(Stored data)
===== src/hw/sgti_pkg.sv =====
/*
  Constants for the spray gun trigger interlock block.
  Assumes a 200 MHz system clock.
*/
package sgti_pkg;
  // ==========================================================
  // Timing
  localparam longint unsigned CLK_HZ = 64'd200_000_000;
  localparam int LAMP_TEST_S = 3;
  localparam int REV_SHOW_S = 1;
  localparam longint unsigned LAMP_TEST_CYC = CLK_HZ * LAMP_TEST_S;
  localparam longint unsigned REV_SHOW_CYC = CLK_HZ * REV_SHOW_S;
  localparam int FLASH_HALF_CYC = 20_000_000;
  // ==========================================================
  // Settings
  localparam logic [6:0] KV_MIN = 7'h19;
  localparam logic [6:0] KV_MAX = 7'h64;
  localparam logic [6:0] KV_RST = 7'h3F;
  localparam logic TRIG_TYPE_RST = 1'b0;
  localparam logic TRIG_EXTERNAL = 1'b0;
  localparam logic TRIG_CONTINUOUS = 1'b1;
  // ==========================================================
  // Display modes
  typedef enum logic [2:0] {
    SGTI_DSP_LAMP, SGTI_DSP_CONFIG, SGTI_DSP_SWREV, SGTI_DSP_HWREV, SGTI_DSP_RUN
  } sgti_disp_e;
endpackage : sgti_pkg


===== src/hw/sgti_sync_if.sv =====
/*
  Interface carrying synchronised field inputs and trigger edges into the interlock logic.
  Assumes both ends run on the same clock.
*/
`timescale 1ns/1ps
interface sgti_sync_if;
  logic trigger;
  logic lockIn;
  logic chamberClosed;
  logic trigRise;
  logic trigFall;
  modport src (output trigger, lockIn, chamberClosed, trigRise, trigFall);
  modport dst (input trigger, lockIn, chamberClosed, trigRise, trigFall);
endinterface : sgti_sync_if


===== src/hw/sgti_in_sync.sv =====
/*
  Three-stage synchronisers and trigger edge detection.
  Assumes asynchronous field inputs and one system clock.
*/
`timescale 1ns/1ps
module sgti_in_sync (
  input wire logic sys_clk,
  input wire logic rst_n,
  input wire logic trigIn,
  input wire logic lockIn,
  input wire logic chamberIn,
  sgti_sync_if.src out
);
  // ==========================================================
  // Synchronisers
  logic [2:0] s1_r, s2_r, s3_r, s1_nxt, s2_nxt, s3_nxt, val_r, val_nxt;
  logic rise_r, fall_r, rise_nxt, fall_nxt;
  always_comb begin
    s1_nxt = {chamberIn, lockIn, trigIn};
    s2_nxt = s1_r;
    s3_nxt = s2_r;
    val_nxt = val_r;
    // Change accepted only once the second and third stages agree
    for (int i = 0; i < 3; i++) begin
      if (s2_r[i] == s3_r[i]) begin
        val_nxt[i] = s3_r[i];
      end
    end
    rise_nxt = val_nxt[0] & ~val_r[0];
    fall_nxt = ~val_nxt[0] & val_r[0];
  end
  always_ff @(posedge sys_clk) begin
    if (!rst_n) begin
      s1_r <= 3'h0;
      s2_r <= 3'h0;
      s3_r <= 3'h0;
      val_r <= 3'h0; // Edge detector cleared at reset
      rise_r <= 1'b0;
      fall_r <= 1'b0;
    end else begin
      s1_r <= s1_nxt;
      s2_r <= s2_nxt;
      s3_r <= s3_nxt;
      val_r <= val_nxt;
      rise_r <= rise_nxt;
      fall_r <= fall_nxt;
    end
  end
  assign out.trigger = val_r[0];
  assign out.lockIn = val_r[1];
  assign out.chamberClosed = val_r[2];
  assign out.trigRise = rise_r;
  assign out.trigFall = fall_r;
endmodule : sgti_in_sync


===== src/hw/spray_gun_trigger_interlock.sv =====
/*
  Gun enable and interlock logic of a spray coating controller.
  Assumes one 200 MHz clock, synchronous reset and that saved
  settings are presented on restore ports from non-volatile storage.
*/
// Behaviour
// Lamp test: all lit three seconds
// Then show auto or manual configuration
// Software then hardware revision, one second each
// Restore saved settings after boot
// Spray only with trigger, closed, unlocked
// Trigger blocked: system off, LED flashes
// No trigger: system off, LED dark
// Short circuit flashes voltage display
// Gun follows production trigger automatically
// Local key may switch triggered gun off
// Re-arm needs trigger fall then rise; a second key press also re-arms here
// Closing chamber does not re-arm gun
// Trigger type: 0 external, 1 continuous
// Lock blocks triggering, cuts voltage, air
// Lock shows lock indication text
// Operator should leave key at activate
// Voltage setpoint clamped 25 to 100 kV; zero is kept as a no-charge setting
// Inputs synchronised, edge detector reset
`timescale 1ns/1ps
module spray_gun_trigger_interlock #(
  parameter longint unsigned LAMP_CYC = sgti_pkg::LAMP_TEST_CYC,
  parameter longint unsigned REV_CYC = sgti_pkg::REV_SHOW_CYC,
  parameter int FLASH_CYC = sgti_pkg::FLASH_HALF_CYC,
  parameter logic [9:0] SW_REV = 10'h064,
  parameter logic [9:0] HW_REV = 10'h065
) (
  input wire logic sys_clk,
  input wire logic rst_n,
  input wire logic trigIn,
  input wire logic lockIn,
  input wire logic chamberIn,
  input wire logic keyPress,
  input wire logic autoGunCfg,
  input wire logic shortCircuit,
  input wire logic restoreValid,
  input wire logic restoreTrigType,
  input wire logic [6:0] restoreKv,
  input wire logic setTrigType,
  input wire logic setTrigTypeStb,
  input wire logic [6:0] setKv,
  input wire logic setKvStb,
  output logic lampTest,
  output logic [2:0] dispMode,
  output logic [9:0] dispValue,
  output logic configAuto,
  output logic bootDone,
  output logic hvEnable,
  output logic airEnable,
  output logic spraying,
  output logic trigLed,
  output logic kvDispFlash,
  output logic kvDispOff,
  output logic lockText,
  output logic trigType,
  output logic [6:0] kvSetpoint
);
  // Counters are 32 bits wide; the lamp test must last two cycles at least
  if (LAMP_CYC < 2 || REV_CYC < 1 || FLASH_CYC < 1 ||
      LAMP_CYC > 64'hFFFF_FFFF || REV_CYC > 64'hFFFF_FFFF) begin : g_bad_timing
    $error("timing counts out of range");
  end
  sgti_sync_if syn();
  sgti_in_sync u_sync (
    .sys_clk(sys_clk),
    .rst_n(rst_n),
    .trigIn(trigIn),
    .lockIn(lockIn),
    .chamberIn(chamberIn),
    .out(syn.src)
  );
  // ==========================================================
  // Boot display sequence
  sgti_pkg::sgti_disp_e disp_r, disp_nxt;
  logic [31:0] bootCnt_r, bootCnt_nxt;
  logic [31:0] bootLimit;
  logic cfgAuto_r, cfgAuto_nxt;
  always_comb begin
    disp_nxt = disp_r;
    bootCnt_nxt = bootCnt_r + 32'h1;
    cfgAuto_nxt = cfgAuto_r;
    bootLimit = 32'(REV_CYC);
    case (disp_r)
      sgti_pkg::SGTI_DSP_LAMP: begin
        bootLimit = 32'(LAMP_CYC);
        cfgAuto_nxt = autoGunCfg;
      end
      default: begin
      end
    endcase
    if (disp_r != sgti_pkg::SGTI_DSP_RUN && bootCnt_r >= bootLimit - 32'h1) begin
      bootCnt_nxt = 32'h0;
      case (disp_r)
        sgti_pkg::SGTI_DSP_LAMP: disp_nxt = sgti_pkg::SGTI_DSP_CONFIG;
        sgti_pkg::SGTI_DSP_CONFIG: disp_nxt = sgti_pkg::SGTI_DSP_SWREV;
        sgti_pkg::SGTI_DSP_SWREV: disp_nxt = sgti_pkg::SGTI_DSP_HWREV;
        default: disp_nxt = sgti_pkg::SGTI_DSP_RUN;
      endcase
    end
    if (disp_r == sgti_pkg::SGTI_DSP_RUN) begin
      bootCnt_nxt = 32'h0;
    end
  end
  always_ff @(posedge sys_clk) begin
    if (!rst_n) begin
      disp_r <= sgti_pkg::SGTI_DSP_LAMP;
      bootCnt_r <= 32'h0;
      cfgAuto_r <= 1'b0;
    end else begin
      disp_r <= disp_nxt;
      bootCnt_r <= bootCnt_nxt;
      cfgAuto_r <= cfgAuto_nxt;
    end
  end
  wire running = (disp_r == sgti_pkg::SGTI_DSP_RUN);
  // ==========================================================
  // Settings, restored once boot completes
  logic trigType_r, trigType_nxt, restored_r, restored_nxt;
  logic [6:0] kv_r, kv_nxt;
  function automatic logic [6:0] clampKv(input logic [6:0] v);
    if (v == 7'h00) begin
      return 7'h00; // Zero is a legal "no charge" setting
    end else if (v < sgti_pkg::KV_MIN) begin
      return sgti_pkg::KV_MIN;
    end else if (v > sgti_pkg::KV_MAX) begin
      return sgti_pkg::KV_MAX;
    end
    return v;
  endfunction : clampKv
  always_comb begin
    trigType_nxt = trigType_r;
    kv_nxt = kv_r;
    restored_nxt = restored_r;
    if (running && !restored_r && restoreValid) begin
      trigType_nxt = restoreTrigType;
      kv_nxt = clampKv(restoreKv);
      restored_nxt = 1'b1;
    end else if (running && restored_r) begin
      if (setTrigTypeStb) begin
        trigType_nxt = setTrigType;
      end
      if (setKvStb) begin
        kv_nxt = clampKv(setKv);
      end
    end
  end
  always_ff @(posedge sys_clk) begin
    if (!rst_n) begin
      trigType_r <= sgti_pkg::TRIG_TYPE_RST;
      kv_r <= sgti_pkg::KV_RST;
      restored_r <= 1'b0;
    end else begin
      trigType_r <= trigType_nxt;
      kv_r <= kv_nxt;
      restored_r <= restored_nxt;
    end
  end
  // ==========================================================
  // Gun arming and interlock
  // The key toggles the local enable; after a local switch-off, a second key press or a
  // trigger fall then rise re-arms, so closing the chamber never restarts.
  logic localOff_r, localOff_nxt, sawFall_r, sawFall_nxt;
  logic [31:0] flashCnt_r, flashCnt_nxt;
  logic flash_r, flash_nxt;
  logic gunOn, blocked;
  always_comb begin
    localOff_nxt = localOff_r;
    sawFall_nxt = sawFall_r;
    if (keyPress && running) begin
      localOff_nxt = ~localOff_r;
      // A fall in the switch-off cycle still counts, so the set wins
      sawFall_nxt = ~localOff_r & syn.trigFall;
    end else if (localOff_r && syn.trigFall) begin
      sawFall_nxt = 1'b1;
    end else if (localOff_r && sawFall_r && syn.trigRise) begin
      localOff_nxt = 1'b0;
      sawFall_nxt = 1'b0;
    end
    flashCnt_nxt = flashCnt_r + 32'h1;
    flash_nxt = flash_r;
    if (flashCnt_r >= 32'(FLASH_CYC) - 32'h1) begin
      flashCnt_nxt = 32'h0;
      flash_nxt = ~flash_r;
    end
  end
  always_ff @(posedge sys_clk) begin
    if (!rst_n) begin
      localOff_r <= 1'b0;
      sawFall_r <= 1'b0;
      flashCnt_r <= 32'h0;
      flash_r <= 1'b0;
    end else begin
      localOff_r <= localOff_nxt;
      sawFall_r <= sawFall_nxt;
      flashCnt_r <= flashCnt_nxt;
      flash_r <= flash_nxt;
    end
  end
  wire trigSrc = (trigType_r == sgti_pkg::TRIG_CONTINUOUS) ? 1'b1 : syn.trigger;
  assign blocked = syn.lockIn || !syn.chamberClosed || localOff_r;
  assign gunOn = running && trigSrc && !blocked;
  // ==========================================================
  // Output registers
  always_ff @(posedge sys_clk) begin
    if (!rst_n) begin
      lampTest <= 1'b1;
      dispMode <= 3'h0;
      dispValue <= 10'h000;
      configAuto <= 1'b0;
      bootDone <= 1'b0;
      hvEnable <= 1'b0;
      airEnable <= 1'b0;
      spraying <= 1'b0;
      trigLed <= 1'b0;
      kvDispFlash <= 1'b0;
      kvDispOff <= 1'b0;
      lockText <= 1'b0;
      trigType <= sgti_pkg::TRIG_TYPE_RST;
      kvSetpoint <= sgti_pkg::KV_RST;
    end else begin
      lampTest <= (disp_nxt == sgti_pkg::SGTI_DSP_LAMP);
      dispMode <= disp_nxt;
      dispValue <= (disp_nxt == sgti_pkg::SGTI_DSP_SWREV) ? SW_REV :
                   (disp_nxt == sgti_pkg::SGTI_DSP_HWREV) ? HW_REV :
                   {3'h0, kv_r};
      configAuto <= cfgAuto_nxt;
      bootDone <= running && restored_r;
      hvEnable <= gunOn;
      airEnable <= gunOn;
      spraying <= gunOn;
      // Steady on while spraying, flashing when blocked, dark without trigger
      trigLed <= gunOn ? 1'b1 : (running && trigSrc) ? flash_r : 1'b0;
      kvDispFlash <= shortCircuit && running;
      kvDispOff <= localOff_r && running;
      lockText <= syn.lockIn && running;
      trigType <= trigType_r;
      kvSetpoint <= kv_r;
    end
  end
endmodule : spray_gun_trigger_interlock


===== config.mk =====
export PLATFORM = sky130hd
export DESIGN_NAME = spray_gun_trigger_interlock
export DESIGN_NICKNAME = d
export VERILOG_FILES = /design/src/hw/sgti_pkg.sv /design/src/hw/sgti_sync_if.sv /design/src/hw/sgti_in_sync.sv /design/src/hw/spray_gun_trigger_interlock.sv
export SDC_FILE = /design/constraint.sdc
export NUM_CORES = 1
export LEC_CHECK = 0
export ABC_AREA = 1
export BUFFER_PORTS_ARGS = -buffer_cell sky130_fd_sc_hd__buf_4
export CORE_UTILIZATION = 46
export CTS_BUF_LIST = sky130_fd_sc_hd__clkbuf_8
export CTS_CLUSTER_SIZE = 16
export DETAILED_ROUTE_END_ITERATION = 8
export PLACE_DENSITY_LB_ADDON = 0.12
export RECOVER_POWER = 25
export SLEW_MARGIN = 0
export SYNTH_ARGS = -nofsm -noshare
export SYNTH_HDL_FRONTEND = slang
export SYNTH_HIERARCHICAL = 1
export SYNTH_SLANG_ARGS = --single-unit

===== constraint.sdc =====
create_clock -name sys_clk -period 5.5 [get_ports sys_clk]
set_input_delay 0.55 -clock sys_clk [delete_from_list [all_inputs] [get_ports sys_clk]]
set_output_delay 0.55 -clock sys_clk [all_outputs]
set_load 0.02 [all_outputs]

==> qor.yml <==
status: "finished, final reports clean"
post_cts_buffers: 0
path_class: "in -> reg"
avgSynthCellArea_um2: 7.40
synth_edf_count: 0
synthToLayoutAreaGrowth_pct: 18.6
clk_path_buf_depth: 2
wl_met1_mm: 5.00
skew_ns: 0.0115
wl_per_cell_um: 11.4
num_rows: 37
core_um2: 10500
clk_pin_slew_ns: 0.08
vias_per_cell: 4.81
met2_length_mm: 4.89
routed-via-count: 4336
hold_violations: 0
first_iter_violations: 161
powerDensity_nw_per_um2: 304
start_util: 0.483
final_area_um2: 5990
cts-root-buf: "clkbuf_8"
die_h_um: 107
numPortBuffers: 54
ant_nets: 0
met3_wirelength_um: 360
timing.fmax_mhz: 360
startpoint_type: "input port"
reg2reg_depth: 13
tns_ns: 0
crit_arrival_ns: 3.12
layout-drive-gt1-share: 0.149
grt_pass1_wl_mm: 17.4
grt-ovfl-total: 0
cts_made_buffers: 17
hold_path_depth: 3
place_ws_ns: 3.30
endpoint_kind: "flip-flop"
async_reset_ff_frac: 0
path_max_fanout: 33
worstPathRequired_ns: 5.84
synth_cell_type_count: 40
pin_count: 58
report.final.slew_viol_count: 0
p_leak_uw: 0.00246
cts_tree: "built"
ir_drop_mv: 0.180
cts_sinks: 116
ctsResizeCount: 0
dp_hpwl_mm: 7.58
rsz0062_at_grt: "no"
antenna_cells: 0
maxSlewHeadroom: 0.0441
postCtsHoldBufs: 0
die_x_um: 107
ys_ff_latch: 116
max_stage_delay_ns: 1.02
antenna_found_initial: 0
grt_usage: 0.194
die-area_um2: 11400
synth_area_um2: 5050
worst_slew_pin_slew_ns: 1.43
placed_area_um2: 5570
total_power_uw: 1820
drc: 0
worstHoldPathType: "in -> reg"
clk_latency_ns: 0.43
nNetsFinal: 782
synth-seq-area-share: 0.460
setup_ws_ns: 2.72
htree_levels: 4
synthCells: 682
gp_congestion: 0.842
utilization: 0.572
drv_cap: 0
drt_first_pass_iters: 4
routed_wl_mm: 10.3
finalSetupViolCount: 0
fin_crit_ns: 2.78
first_global_vias: 4020
ys.flop_type: "dfxtp_1"
ys_warn_count: 6
dr.max_layer_used: "met4"
fin_crit_sh: 0.506
cp_slowest_cell: "clkbuf_1"
grt_max_degree: 34
crit_path_cell_trace: "clkbuf_1, inv_1, nor3_4, inv_2, nor3_1"
[routing by layer]
metal,track usage,vias to the layer above
met1,0.245,1971
met3,0.0517,5
met5,0,-
met4,0.0861,0
li1,-,2298
met2,0.311,62
[Yosys cell counts, drive strengths merged, types with 6 or more instances]
library cell	count	area, um^2
dfxtp	116	2320
buf	10	81.3
xnor2	6	52.6
inv	106	400
a21oi	35	186
nor3	31	201
nor2	107	444
nand3	36	185
xor2	13	114
nor4	9	56.3
nand2	134	520
nand4	10	62.6
o21ai	31	155
[cells by family after synthesis]
family	Yosys count	share of synthesized area
AOI/OAI and AO/OA	79	0.0862
xor gates and xnor gates	19	0.0330
adders and majority gates	3	0.00743
buffers and inverters	120	0.0984
DFF	116	0.460
other	1	0.000743
and+or+nand+nor	344	0.314
[state kept, by name (all words and copies together), names as in the netlist, 3 cells and up]
name	count
dispMode	3
u_sync/s2_r	3
kvSetpoint	7
dispValue	7
flashCnt_r	32
kv_r	7
u_sync/s3_r	3
u_sync/s1_r	3
bootCnt_r	32
u_sync/val_r	3
[final timing paths]
| kind | start | endpoint | slack [ns] |
|---|---|---|---|
| setup / recovery | rst_n | bootCnt_r[11] | 2.72 |
| setup reg to reg | dispMode[1] | bootCnt_r[11] | 3.27 |
| hold reg to reg | u_sync/s1_r[0] | u_sync/s2_r[0] | 0.42 |
| hold / removal | lockIn | u_sync/s1_r[1] | 0.31 |
[cell type report]
cell class / instances / area [um^2]
Inverter: 106 / 400
Fill cell: 1014 / 4470
Tap cell: 136 / 170
Multi-Input combinational cell: 457 / 2270
Clock inverter: 11 / 148
Sequential cell: 116 / 2320
Clock buffer: 21 / 289
Timing Repair Buffer: 54 / 387
[power breakdown]
| group | internal, uW | switching, uW | leakage [uW] |
|---|---|---|---|
| logic | 42.6 | 70.2 | 0.00131 |
| registers | 858 | 9.42 | 0.000944 |
| clock network | 497 | 344 | 0.000210 |
| total | 1400 | 423 | 0.00246 |
[critical path: cells and delay by family]
kind | cells | cell delay [ns]
buf+inv | 3 | 1.95
simple gates | 2 | 0.60
[cells in the final DEF, fill, tap and decap left out, drive strengths merged]
master / count
a21boi: 1
a21oi: 35
a31oi: 5
and3: 2
buf: 49
bufinv: 3
clkbuf: 26
clkinv: 4
clkinvlp: 4
conb: 12
dfxtp: 116
ha: 3
inv: 106
nand2: 134
nand3: 36
nand3b: 4
nand4: 10
nor2: 107
nor3: 31
nor3b: 5
nor4: 9
o2111ai: 1
o211ai: 4
o21a: 1
o21ai: 31
o32ai: 1
or2: 5
or3: 1
xnor2: 6
xor2: 13
[per-stage QoR]
step | cells | hold WS [ns]
after detailed placement | 869 | 0.401
after CTS | 901 | 0.279
final | 901 | 0.305
after global placement | 869 | 0.395
after floorplan | 693 | 0.386
after global routing | 901 | 0.286
(Power assumes the default switching activity.)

▸ PROBLEM DETAILS
Look through the data above and return exactly the lines from the one that contains "grt_max_degree: 34" to the one that contains "bootCnt_r[11] | 3.27 |", inclusive, with nothing else.

▸ WORKED SOLUTION
grt_max_degree: 34
crit_path_cell_trace: "clkbuf_1, inv_1, nor3_4, inv_2, nor3_1"
[routing by layer]
metal,track usage,vias to the layer above
met1,0.245,1971
met3,0.0517,5
met5,0,-
met4,0.0861,0
li1,-,2298
met2,0.311,62
[Yosys cell counts, drive strengths merged, types with 6 or more instances]
library cell	count	area, um^2
dfxtp	116	2320
buf	10	81.3
xnor2	6	52.6
inv	106	400
a21oi	35	186
nor3	31	201
nor2	107	444
nand3	36	185
xor2	13	114
nor4	9	56.3
nand2	134	520
nand4	10	62.6
o21ai	31	155
[cells by family after synthesis]
family	Yosys count	share of synthesized area
AOI/OAI and AO/OA	79	0.0862
xor gates and xnor gates	19	0.0330
adders and majority gates	3	0.00743
buffers and inverters	120	0.0984
DFF	116	0.460
other	1	0.000743
and+or+nand+nor	344	0.314
[state kept, by name (all words and copies together), names as in the netlist, 3 cells and up]
name	count
dispMode	3
u_sync/s2_r	3
kvSetpoint	7
dispValue	7
flashCnt_r	32
kv_r	7
u_sync/s3_r	3
u_sync/s1_r	3
bootCnt_r	32
u_sync/val_r	3
[final timing paths]
| kind | start | endpoint | slack [ns] |
|---|---|---|---|
| setup / recovery | rst_n | bootCnt_r[11] | 2.72 |
| setup reg to reg | dispMode[1] | bootCnt_r[11] | 3.27 |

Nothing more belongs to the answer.